── DATA

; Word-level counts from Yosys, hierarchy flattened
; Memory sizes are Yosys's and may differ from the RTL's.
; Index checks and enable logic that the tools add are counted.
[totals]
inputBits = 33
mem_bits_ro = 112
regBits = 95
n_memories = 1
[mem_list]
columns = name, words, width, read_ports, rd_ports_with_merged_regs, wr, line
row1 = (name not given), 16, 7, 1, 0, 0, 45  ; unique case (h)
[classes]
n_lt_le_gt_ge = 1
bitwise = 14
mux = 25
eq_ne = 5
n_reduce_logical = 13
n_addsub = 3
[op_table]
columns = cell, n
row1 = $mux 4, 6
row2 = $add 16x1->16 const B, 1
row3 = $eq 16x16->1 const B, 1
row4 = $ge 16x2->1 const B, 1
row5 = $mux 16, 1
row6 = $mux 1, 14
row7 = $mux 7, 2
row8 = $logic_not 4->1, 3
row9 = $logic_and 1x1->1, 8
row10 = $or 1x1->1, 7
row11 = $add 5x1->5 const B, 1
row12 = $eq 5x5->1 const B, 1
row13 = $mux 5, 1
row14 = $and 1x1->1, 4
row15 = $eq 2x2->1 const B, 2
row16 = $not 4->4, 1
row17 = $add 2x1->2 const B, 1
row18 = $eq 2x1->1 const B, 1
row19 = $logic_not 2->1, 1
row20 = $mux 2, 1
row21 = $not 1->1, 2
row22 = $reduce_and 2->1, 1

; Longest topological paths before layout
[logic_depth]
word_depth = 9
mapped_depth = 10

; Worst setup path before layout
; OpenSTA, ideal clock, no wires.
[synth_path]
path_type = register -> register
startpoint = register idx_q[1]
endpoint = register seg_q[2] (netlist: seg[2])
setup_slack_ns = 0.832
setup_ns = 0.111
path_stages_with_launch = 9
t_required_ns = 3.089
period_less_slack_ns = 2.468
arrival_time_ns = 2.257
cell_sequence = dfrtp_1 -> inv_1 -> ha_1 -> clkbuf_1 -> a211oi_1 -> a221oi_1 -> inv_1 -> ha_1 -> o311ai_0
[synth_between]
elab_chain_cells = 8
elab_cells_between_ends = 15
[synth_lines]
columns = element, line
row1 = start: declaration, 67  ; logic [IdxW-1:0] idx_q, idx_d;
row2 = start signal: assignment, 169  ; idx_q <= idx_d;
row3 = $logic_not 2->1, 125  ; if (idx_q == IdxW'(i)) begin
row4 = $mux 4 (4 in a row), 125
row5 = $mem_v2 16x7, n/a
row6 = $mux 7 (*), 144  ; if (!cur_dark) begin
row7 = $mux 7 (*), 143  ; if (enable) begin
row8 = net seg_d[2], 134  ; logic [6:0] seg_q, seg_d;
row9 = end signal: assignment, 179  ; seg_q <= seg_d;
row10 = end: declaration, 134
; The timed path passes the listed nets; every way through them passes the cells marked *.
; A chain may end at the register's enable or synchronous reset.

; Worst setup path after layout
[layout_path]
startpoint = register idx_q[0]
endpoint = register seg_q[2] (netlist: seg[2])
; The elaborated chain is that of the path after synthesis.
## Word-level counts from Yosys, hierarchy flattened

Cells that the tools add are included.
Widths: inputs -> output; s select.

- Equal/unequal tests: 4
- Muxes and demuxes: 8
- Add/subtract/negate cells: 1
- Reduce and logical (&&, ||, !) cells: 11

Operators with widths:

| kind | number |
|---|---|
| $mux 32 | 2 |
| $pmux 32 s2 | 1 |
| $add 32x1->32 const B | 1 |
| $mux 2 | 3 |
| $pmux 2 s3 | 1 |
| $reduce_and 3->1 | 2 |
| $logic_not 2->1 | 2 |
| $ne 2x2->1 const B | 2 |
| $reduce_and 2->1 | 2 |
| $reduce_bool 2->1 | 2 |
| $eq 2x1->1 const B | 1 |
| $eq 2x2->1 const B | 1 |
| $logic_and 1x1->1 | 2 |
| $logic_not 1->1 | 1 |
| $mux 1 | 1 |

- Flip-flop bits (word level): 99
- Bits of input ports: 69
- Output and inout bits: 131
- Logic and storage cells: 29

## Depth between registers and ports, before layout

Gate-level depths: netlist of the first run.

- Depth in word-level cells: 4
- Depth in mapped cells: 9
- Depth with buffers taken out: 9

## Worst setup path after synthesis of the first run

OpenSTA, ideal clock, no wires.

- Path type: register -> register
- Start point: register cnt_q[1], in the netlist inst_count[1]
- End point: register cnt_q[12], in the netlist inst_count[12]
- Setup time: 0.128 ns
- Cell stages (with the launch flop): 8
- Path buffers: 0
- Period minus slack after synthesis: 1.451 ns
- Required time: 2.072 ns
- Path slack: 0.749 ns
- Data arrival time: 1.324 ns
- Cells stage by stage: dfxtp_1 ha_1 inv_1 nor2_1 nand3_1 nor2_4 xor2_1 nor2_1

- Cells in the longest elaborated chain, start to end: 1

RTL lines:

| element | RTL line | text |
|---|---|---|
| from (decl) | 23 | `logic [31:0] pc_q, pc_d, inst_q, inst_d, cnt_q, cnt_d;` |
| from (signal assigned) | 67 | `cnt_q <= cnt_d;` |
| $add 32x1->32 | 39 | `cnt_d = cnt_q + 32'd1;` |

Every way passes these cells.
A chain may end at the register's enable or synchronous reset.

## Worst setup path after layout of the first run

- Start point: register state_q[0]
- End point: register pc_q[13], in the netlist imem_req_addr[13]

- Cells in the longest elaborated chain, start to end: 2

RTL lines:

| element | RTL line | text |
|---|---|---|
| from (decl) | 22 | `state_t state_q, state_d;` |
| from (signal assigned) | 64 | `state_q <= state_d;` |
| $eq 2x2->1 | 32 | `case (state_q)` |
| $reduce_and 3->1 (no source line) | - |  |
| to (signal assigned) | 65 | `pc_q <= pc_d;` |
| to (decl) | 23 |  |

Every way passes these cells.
**src/rtl/riscv_pkg.sv**
```systemverilog
// Shared RV32I pipeline definitions: operand mux select codes, register index width
// and the per-stage destination tracking flags.
package riscv_pkg;

    localparam int REG_ADDR_W = 5;

    // Operand Mux4 port order
    localparam logic [1:0] FWD_SEL_RF    = 2'd0;
    localparam logic [1:0] FWD_SEL_EXMEM = 2'd1;
    localparam logic [1:0] FWD_SEL_MEMWB = 2'd2;
    localparam logic [1:0] FWD_SEL_IMM   = 2'd3;

    typedef struct packed {
        logic valid;
        logic reg_write;
        logic is_load;
    } entry_flags_t;

    function automatic logic producer_live(entry_flags_t e);
        return e.valid && e.reg_write;
    endfunction

endpackage

```
**src/rtl/fwd_match.sv**
```systemverilog
// Per-operand forwarding select and hazard detection against the EX and MEM producers.
// Combinational; FWD_WB_BYPASS_EN enables MEM/WB forwarding, otherwise a MEM match is a hazard.
module fwd_match #(
    parameter int REG_ADDR_W = riscv_pkg::REG_ADDR_W
) (
    input  logic [REG_ADDR_W-1:0]  rs,
    input  logic                   use_imm,
    input  riscv_pkg::entry_flags_t ex_flags,
    input  logic [REG_ADDR_W-1:0]  ex_rd,
    input  riscv_pkg::entry_flags_t mem_flags,
    input  logic [REG_ADDR_W-1:0]  mem_rd,
    output logic [1:0]             sel,
    output logic                   hazard
);
    import riscv_pkg::*;

    logic ex_match;
    logic mem_match;

    always_comb begin
        ex_match  = producer_live(ex_flags)  && (ex_rd  == rs) && (rs != '0);
        mem_match = producer_live(mem_flags) && (mem_rd == rs) && (rs != '0);
    end

    always_comb begin
        sel    = FWD_SEL_RF;
        hazard = 1'b0;
        if (use_imm) begin
            sel = FWD_SEL_IMM;
        end else if (ex_match) begin
            // A load in EX has no data yet; the top turns this into a bubble.
            if (ex_flags.is_load) begin
                hazard = 1'b1;
            end else begin
                sel = FWD_SEL_EXMEM;
            end
        end else if (mem_match) begin
`ifdef FWD_WB_BYPASS_EN
            sel = FWD_SEL_MEMWB;
`else
            hazard = 1'b1;
`endif
        end
    end

endmodule

```
**src/rtl/operand_fwd_ctrl.sv**
```systemverilog
// Hazard/forwarding controller: tracks EX/MEM/WB destinations, registers EX operand selects,
// raises a combinational load-use stall and applies flushes. Optional macro: FWD_WB_BYPASS_EN.
module operand_fwd_ctrl #(
    parameter int REG_ADDR_W = riscv_pkg::REG_ADDR_W
) (
    input  logic                  clk,
    input  logic                  rst,
    input  logic                  id_valid,
    input  logic [REG_ADDR_W-1:0] id_rs1,
    input  logic [REG_ADDR_W-1:0] id_rs2,
    input  logic [REG_ADDR_W-1:0] id_rd,
    input  logic                  id_reg_write,
    input  logic                  id_is_load,
    input  logic                  id_use_imm_b,
    input  logic                  flush,
    output logic [1:0]            fwd_sel_a,
    output logic [1:0]            fwd_sel_b,
    output logic                  stall,
    output logic                  ex_valid
);
    import riscv_pkg::*;

    entry_flags_t          ex_flags_q,  ex_flags_d;
    entry_flags_t          mem_flags_q, mem_flags_d;
    entry_flags_t          wb_flags_q,  wb_flags_d;
    logic [REG_ADDR_W-1:0] ex_rd_q,  ex_rd_d;
    logic [REG_ADDR_W-1:0] mem_rd_q, mem_rd_d;
    logic [REG_ADDR_W-1:0] wb_rd_q,  wb_rd_d;
    logic [1:0]            fwd_sel_a_q, fwd_sel_a_d;
    logic [1:0]            fwd_sel_b_q, fwd_sel_b_d;

    logic [1:0] id_sel_a;
    logic [1:0] id_sel_b;
    logic       haz_a;
    logic       haz_b;
    logic       hazard;
    logic       advance;
    logic       wb_unused;

    fwd_match #(.REG_ADDR_W(REG_ADDR_W)) u_match_a (
        .rs        (id_rs1),
        .use_imm   (1'b0),
        .ex_flags  (ex_flags_q),
        .ex_rd     (ex_rd_q),
        .mem_flags (mem_flags_q),
        .mem_rd    (mem_rd_q),
        .sel       (id_sel_a),
        .hazard    (haz_a)
    );

    // With an immediate operand B, rs2 is not read and cannot cause a hazard.
    fwd_match #(.REG_ADDR_W(REG_ADDR_W)) u_match_b (
        .rs        (id_rs2),
        .use_imm   (id_use_imm_b),
        .ex_flags  (ex_flags_q),
        .ex_rd     (ex_rd_q),
        .mem_flags (mem_flags_q),
        .mem_rd    (mem_rd_q),
        .sel       (id_sel_b),
        .hazard    (haz_b)
    );

    always_comb begin
        hazard  = id_valid && (haz_a || haz_b);
        // A taken branch kills the waiting consumer, so holding it would be pointless.
        stall   = hazard && !flush;
        advance = id_valid && !hazard && !flush;
    end

    always_comb begin
        ex_flags_d.valid     = advance;
        ex_flags_d.reg_write = advance && id_reg_write;
        ex_flags_d.is_load   = advance && id_is_load;
        ex_rd_d              = advance ? id_rd : '0;
        fwd_sel_a_d          = advance ? id_sel_a : FWD_SEL_RF;
        fwd_sel_b_d          = advance ? id_sel_b : FWD_SEL_RF;
        mem_flags_d          = ex_flags_q;
        mem_rd_d             = ex_rd_q;
        wb_flags_d           = mem_flags_q;
        wb_rd_d              = mem_rd_q;
    end

    always_ff @(posedge clk) begin
        if (rst) begin
            ex_flags_q  <= '0;
            mem_flags_q <= '0;
            wb_flags_q  <= '0;
            ex_rd_q     <= '0;
            mem_rd_q    <= '0;
            wb_rd_q     <= '0;
            fwd_sel_a_q <= FWD_SEL_RF;
            fwd_sel_b_q <= FWD_SEL_RF;
        end else begin
            ex_flags_q  <= ex_flags_d;
            mem_flags_q <= mem_flags_d;
            wb_flags_q  <= wb_flags_d;
            ex_rd_q     <= ex_rd_d;
            mem_rd_q    <= mem_rd_d;
            wb_rd_q     <= wb_rd_d;
            fwd_sel_a_q <= fwd_sel_a_d;
            fwd_sel_b_q <= fwd_sel_b_d;
        end
    end

    // WB is tracked for pipeline visibility only: the register file writes before it reads.
    always_comb begin
        wb_unused = ^{wb_flags_q, wb_rd_q};
    end

    always_comb begin
        fwd_sel_a = fwd_sel_a_q;
        fwd_sel_b = fwd_sel_b_q;
        ex_valid  = ex_flags_q.valid;
    end

endmodule

```
**config.mk**
```make
export PLATFORM = sky130hd
export DESIGN_NAME = operand_fwd_ctrl
export DESIGN_NICKNAME = d
export VERILOG_FILES = /design/src/rtl/riscv_pkg.sv /design/src/rtl/fwd_match.sv /design/src/rtl/operand_fwd_ctrl.sv
export SDC_FILE = /design/constraint.sdc
export NUM_CORES = 1
export LEC_CHECK = 0
export CAP_MARGIN = 25
export CELL_PAD_IN_SITES_DETAIL_PLACEMENT = 0
export CELL_PAD_IN_SITES_GLOBAL_PLACEMENT = 1
export CORE_ASPECT_RATIO = 1.5
export CORE_MARGIN = 2
export CORE_UTILIZATION = 30
export CTS_CLUSTER_DIAMETER = 200
export DETAILED_ROUTE_END_ITERATION = 10
export PLACE_DENSITY = 0.76
export RECOVER_POWER = 50
export SLEW_MARGIN = 25
export SYNTH_ARGS = -nofsm -noshare
export SYNTH_HDL_FRONTEND = slang
export SYNTH_SLANG_ARGS = --single-unit
export TNS_END_PERCENT = 100
```
**constraint.sdc**
```tcl
create_clock -name clk -period 2.4 [get_ports clk]
set_clock_uncertainty 0.2 [all_clocks]
set_input_delay 0.48 -clock clk [delete_from_list [all_inputs] [get_ports clk]]
set_output_delay 0.48 -clock clk [all_outputs]
set_load 0.02 [all_outputs]
```
==> results.sh <==
export IMPL_dr_first_iter_drc_count=12
export IMPL_min_path_cells=1
export IMPL_top_usage_layer="met2"
export IMPL_cp_depth=8
export IMPL_numCtsBuffers=3
export IMPL_dp_hpwl_mm=1.56
export IMPL_clock_latency_ns=0.24
export IMPL_crit_fanout=3
export IMPL_violations="negative setup slack"
export IMPL_synth_fp_nets=117
export IMPL_drt_wl_total_mm=1.96
export IMPL_crit_required_ns=1.72
export IMPL_grt_antenna_before_repair=0
export IMPL_rows=24
export IMPL_gr_usage_met2_pct=21.8
export IMPL_area_growth_pct=56.4
export IMPL_grt_pass1_vias=790
export IMPL_syn_cell_area_sq_um=916
export IMPL_vias_per_cell=4.37
export IMPL_synth_edf_count=0
export IMPL_cap_violations=0
export IMPL_criticalPathCategory="input port to primary output"
export IMPL_worstPathArrival_ns=1.89
export IMPL_ctsHoldBuffers=0
export IMPL_finalCritPeriodShare_pct=107
export IMPL_final_cell_mix="buf_4 (17), dfxtp_1 (14), clkdlybuf4s50_1 (10)"
export IMPL_whs_ns=0.270
export IMPL_ff2ff_path_depth=9
export IMPL_synthFlopType="dfxtp_1"
export IMPL_fp_dieH_um=71.7
export IMPL_drive_gt1_share_pct=39.6
export IMPL_cts_buffer_depth=2
export IMPL_synthCells=95
export IMPL_ys_warn_count=0
export IMPL_antenna_left=0
export IMPL_synthTopCellsByArea="dfxtp_1 (39%), xnor2_1 (11%), nor4_2 (8.2%)"
export IMPL_status="finished with violations"
export IMPL_startpoint_type="input port"
export IMPL_clockRootBuffer="clkbuf_8"
export IMPL_final_area_sq_um=1430
export IMPL_dp_slack_ns=-1.06
export IMPL_cts_reportedPaths_clkPinSlew_ns=0.07
export IMPL_start_util_pct=31.4
export IMPL_ir_drop_v=0.000266
export IMPL_leakage_nw=0.584
export IMPL_synth_avg_cell_area_sq_um=9.64
export IMPL_core_sq_um=2910
export IMPL_nets=163
export IMPL_drt_first_pass_iters=2
export IMPL_path_cells="buf_6, or4_4, nor2_4, buf_6, or4_4, o22ai_4, o21ba_4, buf_6"
export IMPL_cp_common_cell="buf_6"
export IMPL_async_reset_ff_share_pct=0
export IMPL_end_kind="primary output"
export IMPL_cts_sinks=18
export IMPL_worst_slack_ns=-0.174
export IMPL_setup_viol=1
export IMPL_slew_violations=0
export IMPL_io_pins=28
export IMPL_critPathSlowestCell="or4_4"
export IMPL_use_met1_pct=13.6
export IMPL_chipWidth_um=49.1
export IMPL_grt_util_met3_pct=2.71
export IMPL_htree_num_levels=1
export IMPL_worst_path_buf_inv=3
export IMPL_hold_viol=0
export IMPL_cts_tree="yes"
export IMPL_gp_congestion=0.879
export IMPL_p_per_area_nw_per_um2=429
export IMPL_detail_route_wl_per_cell_um=11.0
export IMPL_synth_top_area_share_pct=39.3
export IMPL_synth_distinct_cells=26
export IMPL_slowest_delay_ns=0.54
export IMPL_max_freq_mhz=389
export IMPL_antennaDiodeCount=0
export IMPL_fin_util_pct=49.2
export IMPL_layout_min_cycle_time_ns=2.57
export IMPL_hold_path_class="flop to flop"
export IMPL_crit_family="simple AND/OR/NAND/NOR gates"
export IMPL_power_total_w=0.000615
export IMPL_num_vias=778
export IMPL_drc=0
export IMPL_grt_max_degree=12
export IMPL_final_common_cell="buf_4"
export IMPL_synth_ff_latch_count=18
export IMPL_synth_top_cell_by_area="dfxtp_1"
export IMPL_grt_overflow=0
export IMPL_grtUsageTotal_pct=12.2
export IMPL_placed_cell_area_sq_um=1330
export IMPL_port_buffers=26
export IMPL_die_area_sq_um=3520
export IMPL_ys_seq_area_share_pct=39.3
export IMPL_grt_pass1_wl_mm=3.40
export IMPL_rsz0062_at_grt="yes"
[flip-flops by register name (all words and copies together), names as in the netlist]
register     cells
fwd_sel_b        2
mem_rd_q         5
ex_valid         1
ex_rd_q          5
ex_flags_q       2
mem_flags_q      2
fwd_sel_a        1
[report_power, final]
part | internal (W) | switching [W] | total [W]
Clock | 0.000111 | 0.0000906 | 0.000202
Combinational | 0.0000596 | 0.0000429 | 0.000103
Sequential | 0.000306 | 0.00000473 | 0.000311
[per-stage QoR]
step	std cells	setup TNS (ns)
2_1_floorplan	95	-0.0611
3_3_place_gp	173	-4.46
3_5_place_dp	173	-4.94
4_1_cts	177	-0.199
5_1_grt	178	-0.217
6_report	178	-0.174
[cell usage after synthesis (2+ instances only)]
cell type	n
nor2b_1	7
dfxtp_1	18
nor2_1	2
nor4_1	4
nand2_1	4
xor2_1	8
or4_1	2
xnor2_1	12
inv_1	9
nor4_2	6
buf_6	2
nand4_1	3
nor3_1	5
[cell type report]
cell class | count | area [sq um]
multi-input combinational | 64 | 572
inverter | 9 | 33.8
timing repair buffer | 45 | 372
fill | 292 | 1480
tap | 39 | 48.8
clock buffer | 3 | 41.3
sequential | 18 | 365
[worst reg2reg max path, cell delays in order, from the launching register on]
cell	delay, ns
dfxtp_1	0.39
xnor2_1	0.13
nand4_1	0.15
nor4b_2	0.30
buf_4	0.18
a22o_1	0.19
buf_4	0.12
buf_4	0.09
buf_4	0.19
nor4_1	0.08
[layer usage]
metal,share of wire [%],up-vias
li1,-,407
met1,39,347
met4,2.1,0
met3,4.3,4
met5,0,-
met2,55,20
[final timing paths]
check                      from        endpoint  slack (ns)
setup / recovery      id_rs1[3]           stall       -0.17
hold / removal    ex_flags_q[1]  mem_flags_q[1]        0.27
setup reg to reg     ex_rd_q[2]    fwd_sel_b[0]        0.27
hold reg to reg   ex_flags_q[1]  mem_flags_q[1]        0.27
[repair_timing]
item | 4_1_cts | 5_1_grt
buffers inserted | 2 | 1
pin swaps | 9 | 11
gates resized for setup | 44 | 16
setup endpoints to repair | 12 | 1
[cells by family (layout without fill, tap and decap cells)]
logic type	count (synthesis)	after routing	synth area share, %
flip-flops	18	18	39.3
other	1	1	0.409
AO/OA/AOI/OAI	4	4	3.28
AND/OR/NAND/NOR	39	39	30.5
buffers and inverters	13	57	7.38
XOR/XNOR	20	20	19.1
(Power assumes the default switching activity.)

────

**EXERCISE GOAL**
Could you reproduce exactly the lines of the entries above, from the one with "row4 = $mux 4 (4 in a row), 125" through the one with "## Depth between", and nothing else?

**RESPONSE**
row4 = $mux 4 (4 in a row), 125
row5 = $mem_v2 16x7, n/a
row6 = $mux 7 (*), 144  ; if (!cur_dark) begin
row7 = $mux 7 (*), 143  ; if (enable) begin
row8 = net seg_d[2], 134  ; logic [6:0] seg_q, seg_d;
row9 = end signal: assignment, 179  ; seg_q <= seg_d;
row10 = end: declaration, 134
; The timed path passes the listed nets; every way through them passes the cells marked *.
; A chain may end at the register's enable or synchronous reset.

; Worst setup path after layout
[layout_path]
startpoint = register idx_q[0]
endpoint = register seg_q[2] (netlist: seg[2])
; The elaborated chain is that of the path after synthesis.
## Word-level counts from Yosys, hierarchy flattened

Cells that the tools add are included.
Widths: inputs -> output; s select.

- Equal/unequal tests: 4
- Muxes and demuxes: 8
- Add/subtract/negate cells: 1
- Reduce and logical (&&, ||, !) cells: 11

Operators with widths:

| kind | number |
|---|---|
| $mux 32 | 2 |
| $pmux 32 s2 | 1 |
| $add 32x1->32 const B | 1 |
| $mux 2 | 3 |
| $pmux 2 s3 | 1 |
| $reduce_and 3->1 | 2 |
| $logic_not 2->1 | 2 |
| $ne 2x2->1 const B | 2 |
| $reduce_and 2->1 | 2 |
| $reduce_bool 2->1 | 2 |
| $eq 2x1->1 const B | 1 |
| $eq 2x2->1 const B | 1 |
| $logic_and 1x1->1 | 2 |
| $logic_not 1->1 | 1 |
| $mux 1 | 1 |

- Flip-flop bits (word level): 99
- Bits of input ports: 69
- Output and inout bits: 131
- Logic and storage cells: 29

## Depth between registers and ports, before layout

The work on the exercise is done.